As a report on those safeguards, this report is terrific. The framework for assessing privacy protections and official policies towards surveillance and privacy are insightful and highlight the fact that no country protects privacy in all of its facets. With a few minor quibbles, there is little to directly dispute in terms of the analysis (though the rankings are subjective and arguably sensationalistic).

Where we hope to add value to the surveillance discussion is in determining the actual practice of Internet surveillance worldwide. General impressions of surveillance are not particularly reliable, particularly since in many cases governments have as much incentive to exaggerate their surveillance capabilities as to hide them (i.e., a widespread belief in pervasive surveillance may be more effective in curtailing dissent than surveillance itself). Isolated pieces of evidence are valuable from the perspective of confirming that a given form of surveillance is occurring in a given state, but do little to further an assessment of the extent to which surveillance is deployed. And extensive evidence is extremely hard to collect, as many (though not all) forms of computer-based surveillance are impossible to detect by a participant in a communication. A worldwide network of Mark Kleins and others with internal knowledge of the cooperation between ISPs and government agencies would be wonderful but unlikely - particularly since repressive states engaging in extensive secret surveillance are unlikely to be tolerant of whistle-blowing.

Thus, as a first step, we are exploring the technical capacity for various forms of computer-based surveillance.
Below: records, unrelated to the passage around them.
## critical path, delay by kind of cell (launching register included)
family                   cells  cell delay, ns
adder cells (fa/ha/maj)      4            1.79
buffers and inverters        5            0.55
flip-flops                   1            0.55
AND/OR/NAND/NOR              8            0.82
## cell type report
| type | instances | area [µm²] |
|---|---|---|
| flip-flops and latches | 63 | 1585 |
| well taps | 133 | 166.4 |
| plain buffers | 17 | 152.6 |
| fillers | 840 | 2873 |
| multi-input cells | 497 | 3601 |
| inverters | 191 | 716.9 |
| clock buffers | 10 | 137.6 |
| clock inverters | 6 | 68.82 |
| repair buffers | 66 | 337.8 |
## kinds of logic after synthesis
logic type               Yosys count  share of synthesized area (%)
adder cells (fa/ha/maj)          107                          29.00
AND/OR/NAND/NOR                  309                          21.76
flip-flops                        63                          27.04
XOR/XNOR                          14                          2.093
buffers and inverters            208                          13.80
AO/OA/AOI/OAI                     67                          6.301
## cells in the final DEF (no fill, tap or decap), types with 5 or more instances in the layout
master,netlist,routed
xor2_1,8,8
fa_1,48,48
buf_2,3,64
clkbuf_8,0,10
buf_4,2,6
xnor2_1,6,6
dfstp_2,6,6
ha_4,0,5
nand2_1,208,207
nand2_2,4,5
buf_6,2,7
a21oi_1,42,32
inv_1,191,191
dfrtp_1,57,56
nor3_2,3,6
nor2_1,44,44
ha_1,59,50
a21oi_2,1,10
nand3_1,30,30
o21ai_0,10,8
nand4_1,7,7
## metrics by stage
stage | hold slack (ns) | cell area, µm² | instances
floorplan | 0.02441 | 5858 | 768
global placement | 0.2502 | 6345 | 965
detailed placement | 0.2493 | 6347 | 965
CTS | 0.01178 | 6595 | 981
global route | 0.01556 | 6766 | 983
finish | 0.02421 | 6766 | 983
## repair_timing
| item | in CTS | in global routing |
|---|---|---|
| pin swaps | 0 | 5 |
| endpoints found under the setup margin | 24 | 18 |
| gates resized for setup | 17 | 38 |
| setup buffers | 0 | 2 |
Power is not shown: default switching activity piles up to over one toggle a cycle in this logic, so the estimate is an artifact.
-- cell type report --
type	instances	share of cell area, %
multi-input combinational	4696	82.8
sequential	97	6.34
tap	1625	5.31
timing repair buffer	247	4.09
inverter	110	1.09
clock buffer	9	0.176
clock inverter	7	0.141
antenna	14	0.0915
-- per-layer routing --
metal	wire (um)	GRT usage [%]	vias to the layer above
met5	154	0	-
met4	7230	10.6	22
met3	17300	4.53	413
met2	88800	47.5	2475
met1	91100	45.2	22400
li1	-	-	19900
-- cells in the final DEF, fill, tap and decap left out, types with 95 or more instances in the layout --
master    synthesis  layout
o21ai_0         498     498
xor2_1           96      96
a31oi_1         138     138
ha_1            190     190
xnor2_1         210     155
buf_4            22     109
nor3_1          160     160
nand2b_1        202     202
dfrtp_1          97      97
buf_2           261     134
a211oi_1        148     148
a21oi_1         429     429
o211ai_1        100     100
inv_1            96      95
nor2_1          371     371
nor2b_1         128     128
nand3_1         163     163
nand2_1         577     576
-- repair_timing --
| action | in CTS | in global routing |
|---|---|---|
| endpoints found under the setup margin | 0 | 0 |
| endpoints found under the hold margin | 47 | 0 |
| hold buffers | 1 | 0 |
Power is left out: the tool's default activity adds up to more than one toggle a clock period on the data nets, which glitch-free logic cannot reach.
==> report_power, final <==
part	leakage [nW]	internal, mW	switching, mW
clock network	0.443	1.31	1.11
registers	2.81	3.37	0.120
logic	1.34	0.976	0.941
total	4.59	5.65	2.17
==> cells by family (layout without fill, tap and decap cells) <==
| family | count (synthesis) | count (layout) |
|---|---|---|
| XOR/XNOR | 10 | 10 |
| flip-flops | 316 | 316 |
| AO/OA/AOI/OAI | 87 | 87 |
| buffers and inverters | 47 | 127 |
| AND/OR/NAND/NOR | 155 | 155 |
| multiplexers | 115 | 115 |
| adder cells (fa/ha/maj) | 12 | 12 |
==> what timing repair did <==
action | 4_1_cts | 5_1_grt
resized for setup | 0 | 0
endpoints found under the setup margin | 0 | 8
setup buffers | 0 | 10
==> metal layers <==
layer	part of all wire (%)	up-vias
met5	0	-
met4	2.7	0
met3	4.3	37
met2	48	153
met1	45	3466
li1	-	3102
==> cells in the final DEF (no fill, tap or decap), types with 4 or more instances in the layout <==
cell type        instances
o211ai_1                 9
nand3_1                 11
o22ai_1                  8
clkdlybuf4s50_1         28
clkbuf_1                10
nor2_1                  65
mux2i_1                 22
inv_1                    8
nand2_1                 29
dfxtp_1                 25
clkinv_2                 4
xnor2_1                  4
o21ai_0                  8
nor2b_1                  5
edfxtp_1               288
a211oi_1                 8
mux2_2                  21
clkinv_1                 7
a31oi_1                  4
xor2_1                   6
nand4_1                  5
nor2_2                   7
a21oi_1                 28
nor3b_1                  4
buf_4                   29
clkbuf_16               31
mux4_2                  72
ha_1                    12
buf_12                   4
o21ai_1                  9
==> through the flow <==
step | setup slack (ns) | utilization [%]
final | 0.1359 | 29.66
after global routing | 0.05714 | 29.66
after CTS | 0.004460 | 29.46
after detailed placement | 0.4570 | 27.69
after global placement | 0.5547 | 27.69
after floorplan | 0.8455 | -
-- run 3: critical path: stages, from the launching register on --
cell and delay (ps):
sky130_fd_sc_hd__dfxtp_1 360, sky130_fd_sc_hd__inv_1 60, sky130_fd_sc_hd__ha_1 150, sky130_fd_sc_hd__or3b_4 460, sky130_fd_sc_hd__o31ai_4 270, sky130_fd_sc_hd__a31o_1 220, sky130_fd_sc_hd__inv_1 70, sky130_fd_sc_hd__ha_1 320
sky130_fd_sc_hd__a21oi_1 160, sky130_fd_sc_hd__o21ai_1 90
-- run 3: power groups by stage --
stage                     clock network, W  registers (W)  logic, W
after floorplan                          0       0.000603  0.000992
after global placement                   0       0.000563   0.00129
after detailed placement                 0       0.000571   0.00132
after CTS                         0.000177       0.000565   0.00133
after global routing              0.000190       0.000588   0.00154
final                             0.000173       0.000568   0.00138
==> src/rtl/pixel_capture.sv <==
// Receive endpoint of the pixel strobe link: writes beats into a ping-pong
// frame buffer and hands each completed bank to the readout.
module pixel_capture #(
    parameter int PIXELS = pixel_link_pkg::PIXELS,
    parameter int PIX_W  = pixel_link_pkg::PIX_W,
    parameter int ADDR_W = pixel_link_pkg::ADDR_W,
    parameter int CNT_W  = 16
) (
    input  logic              clk_i,
    input  logic              rst_i,
    input  logic              write_en_i,
    input  logic              sof_i,
    input  logic [PIX_W-1:0]  data_i,
    input  logic              capture_en_i,
    output logic              fb_we_o,
    output logic              fb_bank_o,
    output logic [ADDR_W-1:0] fb_addr_o,
    output logic [PIX_W-1:0]  fb_data_o,
    output logic              rd_bank_o,
    output logic              frame_done_o,
    output logic              frame_err_o,
    output logic [CNT_W-1:0]  frame_cnt_o,
    output logic [7:0]        err_cnt_o,
    output logic              busy_o
);
    import pixel_link_pkg::*;

    logic              accept;
    logic              last_pix;
    logic              frame_err;
    logic [ADDR_W-1:0] wr_addr;

    logic              fb_we_q, fb_we_d;
    logic              fb_bank_q, fb_bank_d;
    logic [ADDR_W-1:0] fb_addr_q, fb_addr_d;
    logic [PIX_W-1:0]  fb_data_q, fb_data_d;
    logic              rd_bank_q, rd_bank_d;
    logic              frame_done_q, frame_done_d;
    logic              frame_err_q, frame_err_d;
    logic [CNT_W-1:0]  frame_cnt_q, frame_cnt_d;
    logic [7:0]        err_cnt_q, err_cnt_d;

    pixel_capture_fsm #(
        .PIXELS (PIXELS),
        .ADDR_W (ADDR_W)
    ) u_fsm (
        .clk_i        (clk_i),
        .rst_i        (rst_i),
        .write_en_i   (write_en_i),
        .sof_i        (sof_i),
        .capture_en_i (capture_en_i),
        .accept_o     (accept),
        .addr_o       (wr_addr),
        .last_o       (last_pix),
        .err_o        (frame_err),
        .busy_o       (busy_o)
    );

    // The bank swap waits one cycle after the last write so that write is
    // still presented with the bank it belongs to.
    always_comb begin
        fb_we_d      = accept;
        fb_addr_d    = accept ? wr_addr : '0;
        fb_data_d    = accept ? data_i : '0;
        frame_done_d = last_pix;
        frame_err_d  = frame_err;
        fb_bank_d    = fb_bank_q;
        rd_bank_d    = rd_bank_q;
        frame_cnt_d  = frame_cnt_q;
        err_cnt_d    = err_cnt_q;
        if (frame_done_q) begin
            rd_bank_d   = fb_bank_q;
            fb_bank_d   = ~fb_bank_q;
            frame_cnt_d = frame_cnt_q + CNT_W'(1);
        end
        if (frame_err && (err_cnt_q != 8'hFF)) begin
            err_cnt_d = err_cnt_q + 8'd1;
        end
    end

    always_ff @(posedge clk_i) begin
        if (rst_i) begin
            fb_we_q      <= 1'b0;
            fb_bank_q    <= 1'b1;
            fb_addr_q    <= '0;
            fb_data_q    <= '0;
            rd_bank_q    <= 1'b0;
            frame_done_q <= 1'b0;
            frame_err_q  <= 1'b0;
            frame_cnt_q  <= '0;
            err_cnt_q    <= '0;
        end else begin
            fb_we_q      <= fb_we_d;
            fb_bank_q    <= fb_bank_d;
            fb_addr_q    <= fb_addr_d;
            fb_data_q    <= fb_data_d;
            rd_bank_q    <= rd_bank_d;
            frame_done_q <= frame_done_d;
            frame_err_q  <= frame_err_d;
            frame_cnt_q  <= frame_cnt_d;
            err_cnt_q    <= err_cnt_d;
        end
    end

    assign fb_we_o      = fb_we_q;
    assign fb_bank_o    = fb_bank_q;
    assign fb_addr_o    = fb_addr_q;
    assign fb_data_o    = fb_data_q;
    assign rd_bank_o    = rd_bank_q;
    assign frame_done_o = frame_done_q;
    assign frame_err_o  = frame_err_q;
    assign frame_cnt_o  = frame_cnt_q;
    assign err_cnt_o    = err_cnt_q;

endmodule
**config.mk**
```make
export PLATFORM = sky130hd
export DESIGN_NAME = uart_tx_frame
export DESIGN_NICKNAME = d
export VERILOG_FILES = /design/src/rtl/uart_tx_frame.sv
export SDC_FILE = /design/constraint.sdc
export NUM_CORES = 1
export LEC_CHECK = 0
export CAP_MARGIN = 40
export CORE_MARGIN = 5
export CORE_UTILIZATION = 61
export DETAILED_ROUTE_END_ITERATION = 10
export DONT_BUFFER_PORTS = 1
export GPL_ROUTABILITY_DRIVEN = 0
export PLACE_DENSITY = 0.77
export SYNTH_ARGS = -nofsm -noshare
export SYNTH_HDL_FRONTEND = slang
export SYNTH_SLANG_ARGS = --single-unit
```
**constraint.sdc**
```tcl
create_clock -name clk -period 2.85 [get_ports clk]
set_clock_uncertainty 0.2 [all_clocks]
set_input_delay 0.285 -clock clk [delete_from_list [all_inputs] [get_ports clk]]
set_output_delay 0.285 -clock clk [all_outputs]
set_load 0.01 [all_outputs]
```
**src/rtl/uart_tx_frame.sv**
```systemverilog
// uart_tx_frame: UART transmitter with frame sequencing, baud timing, LSB-first
// data shifting, optional parity bit and a ready/done handshake.
// Optional feature macro: UART_TX_PARITY_EN adds one parity bit per frame
// (even/odd chosen by parity_odd when the frame is accepted).
// tx, tx_busy and tx_done are registered from the sequencer state, so the
// line follows the internal state by one clock; tx_ready is combinational.

module uart_tx_frame #(
  parameter int DATA_W       = 8,
  parameter int STOP_BITS    = 1,
  parameter int CLKS_PER_BIT = 16
) (
  input  logic              clk,
  input  logic              rst_n,
  input  logic              tx_start,
  input  logic [DATA_W-1:0] tx_data,
  input  logic              parity_odd,
  output logic              tx,
  output logic              tx_ready,
  output logic              tx_busy,
  output logic              tx_done
);

  localparam int BAUD_W = (CLKS_PER_BIT > 1) ? $clog2(CLKS_PER_BIT) : 1;
  localparam int BIT_W  = $clog2(DATA_W) + 1;

  localparam logic [BAUD_W-1:0] BAUD_ZERO = BAUD_W'(1'b0);
  localparam logic [BAUD_W-1:0] BAUD_ONE  = BAUD_W'(1'b1);
  localparam logic [BAUD_W-1:0] BAUD_LAST = BAUD_W'(CLKS_PER_BIT - 1);
  localparam logic [BIT_W-1:0]  BIT_ZERO  = BIT_W'(1'b0);
  localparam logic [BIT_W-1:0]  BIT_ONE   = BIT_W'(1'b1);
  localparam logic [BIT_W-1:0]  DATA_LAST = BIT_W'(DATA_W - 1);
  localparam logic [BIT_W-1:0]  STOP_LAST = BIT_W'(STOP_BITS - 1);

  localparam logic [2:0] S_IDLE   = 3'd0;
  localparam logic [2:0] S_START  = 3'd1;
  localparam logic [2:0] S_DATA   = 3'd2;
`ifdef UART_TX_PARITY_EN
  localparam logic [2:0] S_PARITY = 3'd3;
`endif
  localparam logic [2:0] S_STOP   = 3'd4;

  logic [2:0]        state_r, state_nxt_s;
  logic [BAUD_W-1:0] baud_r, baud_nxt_s;
  logic [BIT_W-1:0]  bit_r, bit_nxt_s;
  logic [DATA_W-1:0] shift_r, shift_nxt_s;
  logic              tx_r, tx_nxt_s;
  logic              busy_r;
  logic              stop_end_r;
  logic              done_r;
  logic              bit_end_s;
  logic              last_stop_s;
  logic              accept_s;

`ifdef UART_TX_PARITY_EN
  logic parity_r, parity_nxt_s;

  // Parity bit: XOR of all payload bits, inverted for odd parity.
  function automatic logic calc_parity(input logic [DATA_W-1:0] data, input logic odd);
    return (^data) ^ odd;
  endfunction
`else
  logic unused_parity_s;
  assign unused_parity_s = parity_odd;
`endif

  assign bit_end_s   = (baud_r == BAUD_LAST);
  assign last_stop_s = (state_r == S_STOP) && bit_end_s && (bit_r == STOP_LAST);
  assign tx_ready    = (state_r == S_IDLE) || last_stop_s;
  assign accept_s    = tx_start && tx_ready;

  // Baud counter: free-runs 0..CLKS_PER_BIT-1 while a frame is in flight.
  always_comb begin
    baud_nxt_s = baud_r;
    if ((state_r == S_IDLE) || bit_end_s) begin
      baud_nxt_s = BAUD_ZERO;
    end else begin
      baud_nxt_s = baud_r + BAUD_ONE;
    end
  end

  // Frame sequencer: accept loads a new frame, otherwise advance on bit_end.
  always_comb begin
    state_nxt_s  = state_r;
    bit_nxt_s    = bit_r;
    shift_nxt_s  = shift_r;
`ifdef UART_TX_PARITY_EN
    parity_nxt_s = parity_r;
`endif
    if (accept_s) begin
      state_nxt_s  = S_START;
      bit_nxt_s    = BIT_ZERO;
      shift_nxt_s  = tx_data;
`ifdef UART_TX_PARITY_EN
      parity_nxt_s = calc_parity(tx_data, parity_odd);
`endif
    end else begin
      case (state_r)
        S_IDLE: begin
          state_nxt_s = S_IDLE;
        end
        S_START: begin
          if (bit_end_s) begin
            state_nxt_s = S_DATA;
            bit_nxt_s   = BIT_ZERO;
          end else begin
            state_nxt_s = S_START;
          end
        end
        S_DATA: begin
          if (bit_end_s) begin
            shift_nxt_s = {1'b0, shift_r[DATA_W-1:1]};
            if (bit_r == DATA_LAST) begin
              bit_nxt_s = BIT_ZERO;
`ifdef UART_TX_PARITY_EN
              state_nxt_s = S_PARITY;
`else
              state_nxt_s = S_STOP;
`endif
            end else begin
              bit_nxt_s = bit_r + BIT_ONE;
            end
          end else begin
            state_nxt_s = S_DATA;
          end
        end
`ifdef UART_TX_PARITY_EN
        S_PARITY: begin
          if (bit_end_s) begin
            state_nxt_s = S_STOP;
            bit_nxt_s   = BIT_ZERO;
          end else begin
            state_nxt_s = S_PARITY;
          end
        end
`endif
        S_STOP: begin
          if (bit_end_s) begin
            if (bit_r == STOP_LAST) begin
              state_nxt_s = S_IDLE;
              bit_nxt_s   = BIT_ZERO;
            end else begin
              bit_nxt_s = bit_r + BIT_ONE;
            end
          end else begin
            state_nxt_s = S_STOP;
          end
        end
        default: begin
          state_nxt_s = S_IDLE;
          bit_nxt_s   = BIT_ZERO;
        end
      endcase
    end
  end

  // Line value for the current state, registered below for a glitch-free pin.
  always_comb begin
    tx_nxt_s = 1'b1;
    case (state_r)
      S_IDLE:   tx_nxt_s = 1'b1;
      S_START:  tx_nxt_s = 1'b0;
      S_DATA:   tx_nxt_s = shift_r[0];
`ifdef UART_TX_PARITY_EN
      S_PARITY: tx_nxt_s = parity_r;
`endif
      S_STOP:   tx_nxt_s = 1'b1;
      default:  tx_nxt_s = 1'b1;
    endcase
  end

  // State, counters, data path and registered outputs.
  always_ff @(posedge clk or negedge rst_n) begin
    if (!rst_n) begin
      state_r    <= S_IDLE;
      baud_r     <= BAUD_ZERO;
      bit_r      <= BIT_ZERO;
      shift_r    <= {DATA_W{1'b0}};
      tx_r       <= 1'b1;
      busy_r     <= 1'b0;
      stop_end_r <= 1'b0;
      done_r     <= 1'b0;
    end else begin
      state_r    <= state_nxt_s;
      baud_r     <= baud_nxt_s;
      bit_r      <= bit_nxt_s;
      shift_r    <= shift_nxt_s;
      tx_r       <= tx_nxt_s;
      busy_r     <= (state_r != S_IDLE);
      stop_end_r <= last_stop_s;
      done_r     <= stop_end_r;
    end
  end

`ifdef UART_TX_PARITY_EN
  // Parity bit latched together with the payload on accept.
  always_ff @(posedge clk or negedge rst_n) begin
    if (!rst_n) begin
      parity_r <= 1'b0;
    end else begin
      parity_r <= parity_nxt_s;
    end
  end
`endif

  assign tx      = tx_r;
  assign tx_busy = busy_r;
  assign tx_done = done_r;

endmodule

```
==> run summary <==
status = completed
switching pwr = 0.000107 W
initial antenna violation count = 0
Overflow after GRT = 0
DRT antenna net count = 0
Finished Layout Cells = 148
async set or reset register ratio after synthesis = 100%
power per standard cell area = 378 mW/mm^2
CTS Root Cell = clkbuf_4
Mapped Area = 0.00123 sq mm
1st-iter DRT viols = 23
Remaining DRCs = 0
DIE AREA = 0.00301 sq mm
Arrival @ worst endpoint = 1970 ps
crit path max fanout = 4
post-synthesis sequential area ratio = 46.9%
placed insts = 135
delay-heaviest family, CP = simple AND/OR/NAND/NOR gates
Synth top area share = 44.8%
critical path capture point type = primary output
FF+latch count, synth = 23
core area = 0.00194 sq mm
R2R cell count = 6
reg-to-reg slack, setup = 480 ps
Critical Path RT = 2370 ps
sw frac = 21.0%
Yosys cell types = 41
max-cap violations = 0
vias in the first global route = 846
worst slew pin tran = 582 ps
min Tclk post-route = 2460 ps
Ports = 16
post-layout util = 69.3%
GRT Overall Usage = 18.4%
multi-input logic area = 599 sq um
Starting Density = 63.3%
DIE WIDTH = 54.9 um
Int Power = 0.000402 W
clock-pin slew on the worst setup and hold paths = 120 ps
Slew headroom = 61.0%
post-synth top area cell = dfrtp_1
stages on the worst setup path = 5
Max Buffers Root-to-Sink = 2
Cell Rows = 16
global-route wire length before repair = 3.89 mm
CTS tree = built
CP max stage delay = 430 ps
synth warn = 0
RR Endpoint = shift_r[0]
Final Hold Violating Endpoints = 0
Port-buffer cells = 0
Mapped Nets = 129
Buf/Inv on CP = 1
fin crit share = 86.1%
CP Cell Sequence = inv_1 > ha_1 > or3b_1 > nand2b_1 > o21ai_0
cells after synthesis = 114
die height = 54.9 um
share of cells above drive strength 1 = 9.92%
critical path class = reg -> out
Setup Buffers After CTS = 0
Synth Flop Type = dfrtp_1
critical path launch point type = flop
ratio of routed vias to standard cells = 5.75
clock sink count = 23
Syn Area/Cell = 10.8 sq um
dominant cells by area after synthesis = dfrtp_1 45%, mux2_4 7.3%, mux2i_1 4.1%
worst r2r src = bit_r[0]
Comb power frac = 5.3%
RSZ-0062 raised after global routing = false
worst-skew pair later-pin latency = 300 ps
FMAX = 0.407 GHz
pin count of the biggest net entering global routing = 24
Via Count = 851
Setup crit end = tx_ready
Post-Route WL = 2.24 mm
WL per Instance = 15.2 um
PostCTS Resize Cnt = 0
Leakage = 0.636 nW
Flop pwr share = 65.8%
Pins Over Slew Limit = 0
peak supply drop = 0.228 mV
Fillers = 163
Clock power frac = 28.9%
Detailed Place HPWL = 1.53 mm
slowest CP cell = dfrtp_1
area delta synth->final = 9.46%
Final nets = 137
setup tns final = 0 ps
Final Setup Violations = 0
drt first pass iters = 4
Crit. Startpoint = bit_r[0]
Hold/Removal Path Class = in -> reg
sequential cell area = 577 sq um
H-tree levels = 1
EDFF count, synth = 0
TritonCTS Buffers = 3
ANT cells = 0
While not actually determining the practice of surveillance in any given state, this study is designed to place limits on the capacity for surveillance, as well as to examine the costs and risks associated with various types of surveillance and the possible mechanisms for avoiding surveillance. Ultimately, by answering "how" Internet surveillance is most likely conducted, and by understanding the legal restrictions and political situation in various states, we hope to be able to narrow down the possibilities.

Coupled with rare but extant evidence of actual surveillance, we intend to map out both the possibilities and the known practices of various nations worldwide. Measuring the frequency of surveillance may not be possible at the moment, but simply to say that a given nation is known to employ one type of surveillance, is capable of employing another, but is not capable of employing a third, is (we hope) a valuable contribution, especially to democratic and political activists and others deeply concerned with the privacy of their communications over the Internet.